Adventureland is ripe with period detail and nostalgia. The year is 1987 and everything— from the ringed T-shirts the staffers have to wear, to the soundtrack both good (The Replacements) and intolerable (Rock Me Amadeus) wafting from the speakers, to the corn dogs that are often used as projectiles, to the lazy, flirty banter among the help—just feels right. Of course, there is a girl, Em (Kristen Stewart, much more vital and appealing than she is inTwilight)—wise and tomboyish and filled with mystery. Judd Apatow regular Martin Starr is on hand as James’s pal, a pipe-smoking loner who reads Gogol and spouts nihilistic philosophy.
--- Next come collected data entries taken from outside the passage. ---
--- config.mk ---
export PLATFORM = sky130hd
export DESIGN_NAME = uart_rx
export DESIGN_NICKNAME = d
export VERILOG_FILES = /design/src/rtl/uart_rx.sv
export SDC_FILE = /design/constraint.sdc
export NUM_CORES = 1
export LEC_CHECK = 0
export CAP_MARGIN = 30
export CORE_AREA = 8 8 99 65
export CTS_BUF_LIST = sky130_fd_sc_hd__clkbuf_4 sky130_fd_sc_hd__clkbuf_8 sky130_fd_sc_hd__clkbuf_16
export DETAILED_ROUTE_END_ITERATION = 8
export DIE_AREA = 0 0 107 73
export DONT_BUFFER_PORTS = 1
export GPL_TIMING_DRIVEN = 0
export PLACE_DENSITY = 0.53
export REMOVE_ABC_BUFFERS = 1
export SYNTH_ARGS = -nofsm -noshare
export SYNTH_HDL_FRONTEND = slang
export SYNTH_SLANG_ARGS = --single-unit
export TNS_END_PERCENT = 10
--- constraint.sdc ---
create_clock -name clk -period 5.47 [get_ports clk]
set_clock_uncertainty 0.1 [all_clocks]
set_input_delay 0.547 -clock clk [delete_from_list [all_inputs] [get_ports clk]]
set_output_delay 0.547 -clock clk [all_outputs]
set_load 0.1 [all_outputs]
SNL vets Kristen Wig and Bill Hader are funny as the no-nonsense carnies who run the show, often screaming at their patrons. There’s even a popular girl (Margarita Levieva) in Daisy Dukes who vies for James’s affection and torments the boys by dancing lazily in front of her carousel.
No, there may not be a dizzying 3-minute visual homage to the male organ (a la Superbad) but Adventureland is a smart and gentle film that evokes lazy, endless summers and horrible jobs that were actually kind of awesome.